For the material below, return exactly the lines starting at the line containing "## placed cells" and ending at the line containing "min in group", both ends included, and no others.

*****

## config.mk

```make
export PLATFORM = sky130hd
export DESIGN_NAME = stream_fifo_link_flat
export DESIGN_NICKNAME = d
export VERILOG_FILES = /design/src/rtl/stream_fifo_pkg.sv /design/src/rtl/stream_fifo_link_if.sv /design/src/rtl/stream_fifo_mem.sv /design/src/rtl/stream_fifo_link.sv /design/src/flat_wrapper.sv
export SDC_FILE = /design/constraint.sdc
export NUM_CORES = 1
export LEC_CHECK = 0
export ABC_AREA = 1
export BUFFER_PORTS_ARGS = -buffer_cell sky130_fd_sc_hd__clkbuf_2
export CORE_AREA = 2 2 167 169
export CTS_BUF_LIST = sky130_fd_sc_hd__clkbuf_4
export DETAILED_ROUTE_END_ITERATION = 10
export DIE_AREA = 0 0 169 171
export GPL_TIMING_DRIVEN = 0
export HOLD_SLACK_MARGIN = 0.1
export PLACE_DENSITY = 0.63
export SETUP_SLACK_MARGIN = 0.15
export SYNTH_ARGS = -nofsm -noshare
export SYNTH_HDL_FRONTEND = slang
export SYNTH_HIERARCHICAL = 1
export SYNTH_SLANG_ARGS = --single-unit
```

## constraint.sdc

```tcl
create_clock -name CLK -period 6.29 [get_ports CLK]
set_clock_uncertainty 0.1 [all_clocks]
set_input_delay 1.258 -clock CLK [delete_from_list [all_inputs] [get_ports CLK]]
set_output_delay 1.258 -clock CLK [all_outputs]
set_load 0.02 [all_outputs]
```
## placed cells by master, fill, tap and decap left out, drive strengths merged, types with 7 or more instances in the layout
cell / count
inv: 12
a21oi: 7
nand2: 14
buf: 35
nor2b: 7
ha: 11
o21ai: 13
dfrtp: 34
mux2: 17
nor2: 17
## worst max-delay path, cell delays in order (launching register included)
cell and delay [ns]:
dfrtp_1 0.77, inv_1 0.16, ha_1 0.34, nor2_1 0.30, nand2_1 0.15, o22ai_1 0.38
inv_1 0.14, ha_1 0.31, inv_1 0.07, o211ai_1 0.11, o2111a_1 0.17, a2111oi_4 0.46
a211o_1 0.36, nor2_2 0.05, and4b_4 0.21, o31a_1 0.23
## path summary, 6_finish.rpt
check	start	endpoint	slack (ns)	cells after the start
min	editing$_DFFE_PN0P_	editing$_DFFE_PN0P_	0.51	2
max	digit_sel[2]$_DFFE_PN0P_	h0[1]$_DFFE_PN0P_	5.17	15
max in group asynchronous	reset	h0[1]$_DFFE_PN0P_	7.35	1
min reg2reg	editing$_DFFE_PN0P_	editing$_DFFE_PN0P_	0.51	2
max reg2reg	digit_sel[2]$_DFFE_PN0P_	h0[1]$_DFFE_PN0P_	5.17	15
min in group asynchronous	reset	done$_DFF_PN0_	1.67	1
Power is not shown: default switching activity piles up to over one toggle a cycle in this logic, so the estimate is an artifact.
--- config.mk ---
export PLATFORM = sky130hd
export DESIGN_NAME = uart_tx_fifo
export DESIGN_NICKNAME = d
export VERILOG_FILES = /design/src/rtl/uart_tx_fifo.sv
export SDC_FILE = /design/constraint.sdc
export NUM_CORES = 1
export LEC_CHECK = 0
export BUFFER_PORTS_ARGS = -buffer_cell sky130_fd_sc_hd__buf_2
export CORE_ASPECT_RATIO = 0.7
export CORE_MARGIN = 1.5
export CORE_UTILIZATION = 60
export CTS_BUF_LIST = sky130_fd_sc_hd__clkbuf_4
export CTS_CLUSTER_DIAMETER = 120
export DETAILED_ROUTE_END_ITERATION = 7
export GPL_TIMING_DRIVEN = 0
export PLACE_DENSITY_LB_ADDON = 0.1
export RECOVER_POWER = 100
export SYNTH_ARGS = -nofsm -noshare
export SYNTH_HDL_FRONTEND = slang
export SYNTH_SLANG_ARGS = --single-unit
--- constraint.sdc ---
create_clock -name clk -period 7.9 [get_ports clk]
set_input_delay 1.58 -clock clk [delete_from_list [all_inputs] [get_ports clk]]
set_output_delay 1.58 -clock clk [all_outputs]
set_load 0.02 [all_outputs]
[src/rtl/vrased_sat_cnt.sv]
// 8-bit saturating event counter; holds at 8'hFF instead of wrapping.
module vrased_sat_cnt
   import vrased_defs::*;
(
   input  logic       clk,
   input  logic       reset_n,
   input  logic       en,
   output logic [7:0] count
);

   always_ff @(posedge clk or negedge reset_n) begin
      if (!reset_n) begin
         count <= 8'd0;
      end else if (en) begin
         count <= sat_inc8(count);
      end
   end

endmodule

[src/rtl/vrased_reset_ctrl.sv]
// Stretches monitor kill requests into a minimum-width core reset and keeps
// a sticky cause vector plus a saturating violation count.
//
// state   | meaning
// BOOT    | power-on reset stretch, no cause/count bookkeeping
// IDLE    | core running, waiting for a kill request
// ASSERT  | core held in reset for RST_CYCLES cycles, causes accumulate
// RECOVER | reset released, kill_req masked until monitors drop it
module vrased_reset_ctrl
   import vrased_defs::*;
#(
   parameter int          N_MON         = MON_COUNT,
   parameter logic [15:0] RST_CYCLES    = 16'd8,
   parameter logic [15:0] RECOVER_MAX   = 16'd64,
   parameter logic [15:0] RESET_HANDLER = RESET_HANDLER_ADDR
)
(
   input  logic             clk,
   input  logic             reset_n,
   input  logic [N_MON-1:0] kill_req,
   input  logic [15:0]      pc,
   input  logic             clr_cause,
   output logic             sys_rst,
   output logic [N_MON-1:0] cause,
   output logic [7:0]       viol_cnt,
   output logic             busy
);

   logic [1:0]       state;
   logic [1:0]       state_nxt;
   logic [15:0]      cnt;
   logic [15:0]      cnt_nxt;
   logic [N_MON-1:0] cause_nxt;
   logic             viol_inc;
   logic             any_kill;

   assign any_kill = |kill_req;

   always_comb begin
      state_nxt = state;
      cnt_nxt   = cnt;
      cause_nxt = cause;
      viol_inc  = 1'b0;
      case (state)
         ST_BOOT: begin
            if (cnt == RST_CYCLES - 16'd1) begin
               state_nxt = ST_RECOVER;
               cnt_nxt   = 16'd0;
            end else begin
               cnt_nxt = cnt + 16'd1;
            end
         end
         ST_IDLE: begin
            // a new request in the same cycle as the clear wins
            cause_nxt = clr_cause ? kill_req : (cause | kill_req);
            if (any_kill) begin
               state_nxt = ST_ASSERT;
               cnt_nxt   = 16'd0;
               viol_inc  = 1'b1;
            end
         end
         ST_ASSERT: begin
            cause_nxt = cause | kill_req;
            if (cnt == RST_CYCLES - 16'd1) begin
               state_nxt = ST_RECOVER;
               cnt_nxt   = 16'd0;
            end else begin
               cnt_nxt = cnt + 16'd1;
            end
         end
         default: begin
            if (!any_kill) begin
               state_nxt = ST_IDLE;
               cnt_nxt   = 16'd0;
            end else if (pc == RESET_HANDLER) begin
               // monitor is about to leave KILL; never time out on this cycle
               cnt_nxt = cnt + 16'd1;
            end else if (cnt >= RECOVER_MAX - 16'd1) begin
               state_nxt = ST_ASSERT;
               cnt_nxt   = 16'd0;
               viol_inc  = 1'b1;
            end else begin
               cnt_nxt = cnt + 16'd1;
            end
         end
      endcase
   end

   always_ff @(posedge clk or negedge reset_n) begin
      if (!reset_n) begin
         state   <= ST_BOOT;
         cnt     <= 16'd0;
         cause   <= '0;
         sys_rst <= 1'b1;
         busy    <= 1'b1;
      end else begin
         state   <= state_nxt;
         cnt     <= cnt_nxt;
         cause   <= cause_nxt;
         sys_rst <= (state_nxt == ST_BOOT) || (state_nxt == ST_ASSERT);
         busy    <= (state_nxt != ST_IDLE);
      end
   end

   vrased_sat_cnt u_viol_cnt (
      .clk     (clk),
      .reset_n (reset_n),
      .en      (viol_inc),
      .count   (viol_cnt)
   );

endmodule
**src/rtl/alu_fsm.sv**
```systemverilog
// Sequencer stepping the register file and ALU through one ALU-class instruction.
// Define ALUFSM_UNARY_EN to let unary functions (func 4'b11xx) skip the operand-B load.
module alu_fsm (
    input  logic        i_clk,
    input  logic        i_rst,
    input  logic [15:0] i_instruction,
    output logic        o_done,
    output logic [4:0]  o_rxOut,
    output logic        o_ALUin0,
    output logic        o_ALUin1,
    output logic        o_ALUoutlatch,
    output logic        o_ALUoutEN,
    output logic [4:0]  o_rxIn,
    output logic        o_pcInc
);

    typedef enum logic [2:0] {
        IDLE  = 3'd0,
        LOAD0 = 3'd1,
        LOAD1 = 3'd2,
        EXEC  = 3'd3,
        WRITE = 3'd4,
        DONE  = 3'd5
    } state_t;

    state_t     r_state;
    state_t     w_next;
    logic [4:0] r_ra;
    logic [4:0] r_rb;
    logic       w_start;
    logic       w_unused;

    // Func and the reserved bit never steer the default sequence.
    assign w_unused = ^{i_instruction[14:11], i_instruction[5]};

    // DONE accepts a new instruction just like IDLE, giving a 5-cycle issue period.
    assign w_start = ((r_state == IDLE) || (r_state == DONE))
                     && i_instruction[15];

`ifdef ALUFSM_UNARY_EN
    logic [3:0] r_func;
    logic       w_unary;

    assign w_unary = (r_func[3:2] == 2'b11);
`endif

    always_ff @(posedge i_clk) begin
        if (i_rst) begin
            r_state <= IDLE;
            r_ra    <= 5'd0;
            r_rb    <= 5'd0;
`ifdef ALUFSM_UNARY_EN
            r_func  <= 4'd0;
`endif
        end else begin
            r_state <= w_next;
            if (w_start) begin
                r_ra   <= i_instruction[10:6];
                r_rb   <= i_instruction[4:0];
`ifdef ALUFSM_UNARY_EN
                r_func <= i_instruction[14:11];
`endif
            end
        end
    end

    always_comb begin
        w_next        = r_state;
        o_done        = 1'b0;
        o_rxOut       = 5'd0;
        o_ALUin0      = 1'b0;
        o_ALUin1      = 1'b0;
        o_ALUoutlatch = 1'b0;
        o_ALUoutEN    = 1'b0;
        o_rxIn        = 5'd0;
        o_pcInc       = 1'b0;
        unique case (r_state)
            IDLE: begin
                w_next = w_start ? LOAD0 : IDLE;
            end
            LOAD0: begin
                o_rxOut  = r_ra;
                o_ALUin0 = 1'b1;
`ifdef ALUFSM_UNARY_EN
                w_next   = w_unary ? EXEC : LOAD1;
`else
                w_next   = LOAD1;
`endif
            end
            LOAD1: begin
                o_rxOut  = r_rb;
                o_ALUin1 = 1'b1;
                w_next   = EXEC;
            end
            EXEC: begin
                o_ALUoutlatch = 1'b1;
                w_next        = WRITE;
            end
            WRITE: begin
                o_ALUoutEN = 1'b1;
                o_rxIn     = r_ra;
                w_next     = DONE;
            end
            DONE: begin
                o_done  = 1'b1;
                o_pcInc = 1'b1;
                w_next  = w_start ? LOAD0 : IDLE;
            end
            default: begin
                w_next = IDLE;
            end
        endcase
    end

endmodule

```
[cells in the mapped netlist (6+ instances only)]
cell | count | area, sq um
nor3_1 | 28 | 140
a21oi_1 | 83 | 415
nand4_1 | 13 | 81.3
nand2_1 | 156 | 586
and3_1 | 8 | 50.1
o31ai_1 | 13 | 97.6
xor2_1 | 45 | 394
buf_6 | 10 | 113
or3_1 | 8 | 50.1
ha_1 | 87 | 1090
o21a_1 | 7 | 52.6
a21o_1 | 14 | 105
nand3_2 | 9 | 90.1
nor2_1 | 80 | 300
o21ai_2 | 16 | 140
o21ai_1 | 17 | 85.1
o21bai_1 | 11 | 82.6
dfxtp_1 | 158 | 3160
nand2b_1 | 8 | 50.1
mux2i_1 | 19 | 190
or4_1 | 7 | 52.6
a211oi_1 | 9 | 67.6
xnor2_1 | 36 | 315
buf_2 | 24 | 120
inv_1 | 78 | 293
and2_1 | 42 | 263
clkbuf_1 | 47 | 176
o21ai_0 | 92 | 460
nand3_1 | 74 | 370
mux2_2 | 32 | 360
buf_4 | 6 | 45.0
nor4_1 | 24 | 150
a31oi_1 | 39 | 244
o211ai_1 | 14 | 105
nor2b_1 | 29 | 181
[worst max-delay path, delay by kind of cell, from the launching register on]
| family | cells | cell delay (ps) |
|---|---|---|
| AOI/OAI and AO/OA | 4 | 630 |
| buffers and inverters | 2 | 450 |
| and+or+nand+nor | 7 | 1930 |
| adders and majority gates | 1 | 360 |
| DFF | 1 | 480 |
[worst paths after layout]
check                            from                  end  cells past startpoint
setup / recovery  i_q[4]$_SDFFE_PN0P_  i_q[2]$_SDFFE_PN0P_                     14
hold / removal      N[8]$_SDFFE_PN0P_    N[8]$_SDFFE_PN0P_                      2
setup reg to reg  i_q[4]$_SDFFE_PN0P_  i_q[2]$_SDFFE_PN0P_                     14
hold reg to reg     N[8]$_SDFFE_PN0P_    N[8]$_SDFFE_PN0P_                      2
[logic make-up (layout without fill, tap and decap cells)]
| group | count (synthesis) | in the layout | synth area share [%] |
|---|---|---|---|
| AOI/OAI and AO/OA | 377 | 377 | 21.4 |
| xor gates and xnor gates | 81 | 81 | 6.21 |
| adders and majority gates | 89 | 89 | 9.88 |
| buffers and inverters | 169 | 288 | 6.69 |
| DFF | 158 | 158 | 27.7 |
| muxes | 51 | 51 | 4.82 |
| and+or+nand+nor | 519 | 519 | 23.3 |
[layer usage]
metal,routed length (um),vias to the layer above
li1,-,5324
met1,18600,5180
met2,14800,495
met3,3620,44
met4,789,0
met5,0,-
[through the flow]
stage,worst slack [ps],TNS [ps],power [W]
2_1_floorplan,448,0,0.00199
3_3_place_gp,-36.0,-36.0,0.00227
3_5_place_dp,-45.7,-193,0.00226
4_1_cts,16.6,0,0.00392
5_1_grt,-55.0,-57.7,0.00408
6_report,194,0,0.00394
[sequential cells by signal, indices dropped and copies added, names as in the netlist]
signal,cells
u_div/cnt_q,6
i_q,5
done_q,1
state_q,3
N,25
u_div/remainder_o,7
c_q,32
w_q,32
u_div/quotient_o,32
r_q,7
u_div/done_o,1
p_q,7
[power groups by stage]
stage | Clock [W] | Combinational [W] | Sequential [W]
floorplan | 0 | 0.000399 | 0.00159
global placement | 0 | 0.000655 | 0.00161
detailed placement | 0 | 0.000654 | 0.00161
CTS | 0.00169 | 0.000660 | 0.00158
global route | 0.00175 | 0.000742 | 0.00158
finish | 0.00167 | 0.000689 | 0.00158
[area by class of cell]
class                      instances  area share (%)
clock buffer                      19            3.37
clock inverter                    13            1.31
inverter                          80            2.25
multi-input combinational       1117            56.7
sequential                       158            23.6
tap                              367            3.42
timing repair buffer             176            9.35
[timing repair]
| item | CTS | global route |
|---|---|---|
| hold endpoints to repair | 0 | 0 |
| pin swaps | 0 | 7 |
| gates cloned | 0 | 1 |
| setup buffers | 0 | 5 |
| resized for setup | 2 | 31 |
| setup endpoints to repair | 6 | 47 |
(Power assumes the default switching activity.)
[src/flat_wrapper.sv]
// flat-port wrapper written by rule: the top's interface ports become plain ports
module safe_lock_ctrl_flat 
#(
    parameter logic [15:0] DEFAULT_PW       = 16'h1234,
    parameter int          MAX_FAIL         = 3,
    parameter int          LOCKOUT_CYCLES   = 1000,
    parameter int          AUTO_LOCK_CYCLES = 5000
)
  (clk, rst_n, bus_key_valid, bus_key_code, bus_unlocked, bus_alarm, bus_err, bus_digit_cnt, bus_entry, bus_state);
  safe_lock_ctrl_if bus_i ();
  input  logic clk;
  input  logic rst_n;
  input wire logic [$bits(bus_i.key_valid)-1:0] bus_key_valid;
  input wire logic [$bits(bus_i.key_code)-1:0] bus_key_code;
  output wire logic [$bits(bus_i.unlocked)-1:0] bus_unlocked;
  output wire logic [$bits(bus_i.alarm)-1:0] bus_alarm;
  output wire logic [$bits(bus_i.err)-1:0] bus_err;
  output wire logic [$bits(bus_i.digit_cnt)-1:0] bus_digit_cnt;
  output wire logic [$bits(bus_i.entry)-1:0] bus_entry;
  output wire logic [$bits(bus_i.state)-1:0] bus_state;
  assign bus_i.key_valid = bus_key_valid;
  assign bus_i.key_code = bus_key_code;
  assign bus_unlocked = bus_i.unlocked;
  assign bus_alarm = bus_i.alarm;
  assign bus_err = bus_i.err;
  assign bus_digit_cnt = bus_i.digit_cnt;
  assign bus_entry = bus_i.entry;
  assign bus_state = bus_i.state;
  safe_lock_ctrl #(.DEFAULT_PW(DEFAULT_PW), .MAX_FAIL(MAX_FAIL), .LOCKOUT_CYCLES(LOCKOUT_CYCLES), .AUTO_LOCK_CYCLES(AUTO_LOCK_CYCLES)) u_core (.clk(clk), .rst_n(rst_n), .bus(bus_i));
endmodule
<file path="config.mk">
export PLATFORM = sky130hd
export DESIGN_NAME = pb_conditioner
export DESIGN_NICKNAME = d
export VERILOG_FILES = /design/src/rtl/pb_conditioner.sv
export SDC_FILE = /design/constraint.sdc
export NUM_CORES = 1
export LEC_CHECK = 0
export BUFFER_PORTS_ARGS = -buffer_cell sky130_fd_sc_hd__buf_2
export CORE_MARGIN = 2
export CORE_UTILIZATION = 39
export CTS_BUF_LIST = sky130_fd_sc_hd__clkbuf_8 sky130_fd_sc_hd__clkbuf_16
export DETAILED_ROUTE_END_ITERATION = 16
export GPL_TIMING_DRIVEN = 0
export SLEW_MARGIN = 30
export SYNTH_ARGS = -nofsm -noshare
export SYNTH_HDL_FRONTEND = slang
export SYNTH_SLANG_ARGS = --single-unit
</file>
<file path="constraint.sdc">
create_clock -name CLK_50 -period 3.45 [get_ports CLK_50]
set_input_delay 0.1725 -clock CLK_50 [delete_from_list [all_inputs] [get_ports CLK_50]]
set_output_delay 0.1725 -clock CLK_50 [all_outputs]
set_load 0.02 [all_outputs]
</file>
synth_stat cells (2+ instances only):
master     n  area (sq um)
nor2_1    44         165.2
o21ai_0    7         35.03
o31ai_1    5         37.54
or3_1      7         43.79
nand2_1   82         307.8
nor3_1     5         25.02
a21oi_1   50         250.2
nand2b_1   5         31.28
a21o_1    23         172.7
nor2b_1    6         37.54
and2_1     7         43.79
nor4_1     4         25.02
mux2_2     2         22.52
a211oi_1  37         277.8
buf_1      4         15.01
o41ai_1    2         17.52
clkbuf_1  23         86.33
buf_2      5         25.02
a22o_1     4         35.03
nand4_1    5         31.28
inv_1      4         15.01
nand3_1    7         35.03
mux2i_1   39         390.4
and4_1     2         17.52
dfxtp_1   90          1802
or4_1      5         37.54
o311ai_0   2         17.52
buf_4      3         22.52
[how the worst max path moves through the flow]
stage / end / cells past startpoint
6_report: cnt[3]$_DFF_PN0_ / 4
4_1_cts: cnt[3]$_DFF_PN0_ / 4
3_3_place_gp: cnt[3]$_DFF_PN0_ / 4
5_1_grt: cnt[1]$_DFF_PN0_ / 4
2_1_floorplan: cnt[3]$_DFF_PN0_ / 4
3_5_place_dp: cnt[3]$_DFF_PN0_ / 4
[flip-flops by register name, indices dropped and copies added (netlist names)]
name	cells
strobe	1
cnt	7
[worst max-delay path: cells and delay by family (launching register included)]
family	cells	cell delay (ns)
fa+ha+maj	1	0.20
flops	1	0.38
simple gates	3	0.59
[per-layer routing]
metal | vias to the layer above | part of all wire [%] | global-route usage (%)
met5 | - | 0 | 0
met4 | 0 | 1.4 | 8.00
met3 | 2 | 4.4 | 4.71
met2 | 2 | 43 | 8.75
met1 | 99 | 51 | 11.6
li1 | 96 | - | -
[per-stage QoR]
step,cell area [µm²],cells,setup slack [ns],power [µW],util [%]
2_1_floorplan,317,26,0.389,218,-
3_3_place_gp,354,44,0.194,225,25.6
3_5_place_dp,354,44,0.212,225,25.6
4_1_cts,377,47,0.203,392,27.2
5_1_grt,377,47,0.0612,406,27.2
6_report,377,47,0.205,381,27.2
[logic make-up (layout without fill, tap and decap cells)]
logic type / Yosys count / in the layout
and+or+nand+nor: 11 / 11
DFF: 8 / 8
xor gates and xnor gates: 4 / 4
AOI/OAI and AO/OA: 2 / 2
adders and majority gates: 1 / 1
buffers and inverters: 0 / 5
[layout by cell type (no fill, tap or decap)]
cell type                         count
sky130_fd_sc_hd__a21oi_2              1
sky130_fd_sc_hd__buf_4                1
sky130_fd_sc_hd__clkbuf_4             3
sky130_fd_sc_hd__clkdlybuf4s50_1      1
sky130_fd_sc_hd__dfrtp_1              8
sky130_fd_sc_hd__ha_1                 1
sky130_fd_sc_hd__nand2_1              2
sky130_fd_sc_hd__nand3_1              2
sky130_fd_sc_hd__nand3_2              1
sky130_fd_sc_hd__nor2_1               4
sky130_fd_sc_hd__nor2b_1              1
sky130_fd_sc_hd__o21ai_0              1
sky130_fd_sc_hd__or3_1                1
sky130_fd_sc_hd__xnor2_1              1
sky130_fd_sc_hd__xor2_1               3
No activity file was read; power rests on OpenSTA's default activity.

*****

* _PROBLEM SOLUTION_:
## placed cells by master, fill, tap and decap left out, drive strengths merged, types with 7 or more instances in the layout
cell / count
inv: 12
a21oi: 7
nand2: 14
buf: 35
nor2b: 7
ha: 11
o21ai: 13
dfrtp: 34
mux2: 17
nor2: 17
## worst max-delay path, cell delays in order (launching register included)
cell and delay [ns]:
dfrtp_1 0.77, inv_1 0.16, ha_1 0.34, nor2_1 0.30, nand2_1 0.15, o22ai_1 0.38
inv_1 0.14, ha_1 0.31, inv_1 0.07, o211ai_1 0.11, o2111a_1 0.17, a2111oi_4 0.46
a211o_1 0.36, nor2_2 0.05, and4b_4 0.21, o31a_1 0.23
## path summary, 6_finish.rpt
check	start	endpoint	slack (ns)	cells after the start
min	editing$_DFFE_PN0P_	editing$_DFFE_PN0P_	0.51	2
max	digit_sel[2]$_DFFE_PN0P_	h0[1]$_DFFE_PN0P_	5.17	15
max in group asynchronous	reset	h0[1]$_DFFE_PN0P_	7.35	1
min reg2reg	editing$_DFFE_PN0P_	editing$_DFFE_PN0P_	0.51	2
max reg2reg	digit_sel[2]$_DFFE_PN0P_	h0[1]$_DFFE_PN0P_	5.17	15
min in group asynchronous	reset	done$_DFF_PN0_	1.67	1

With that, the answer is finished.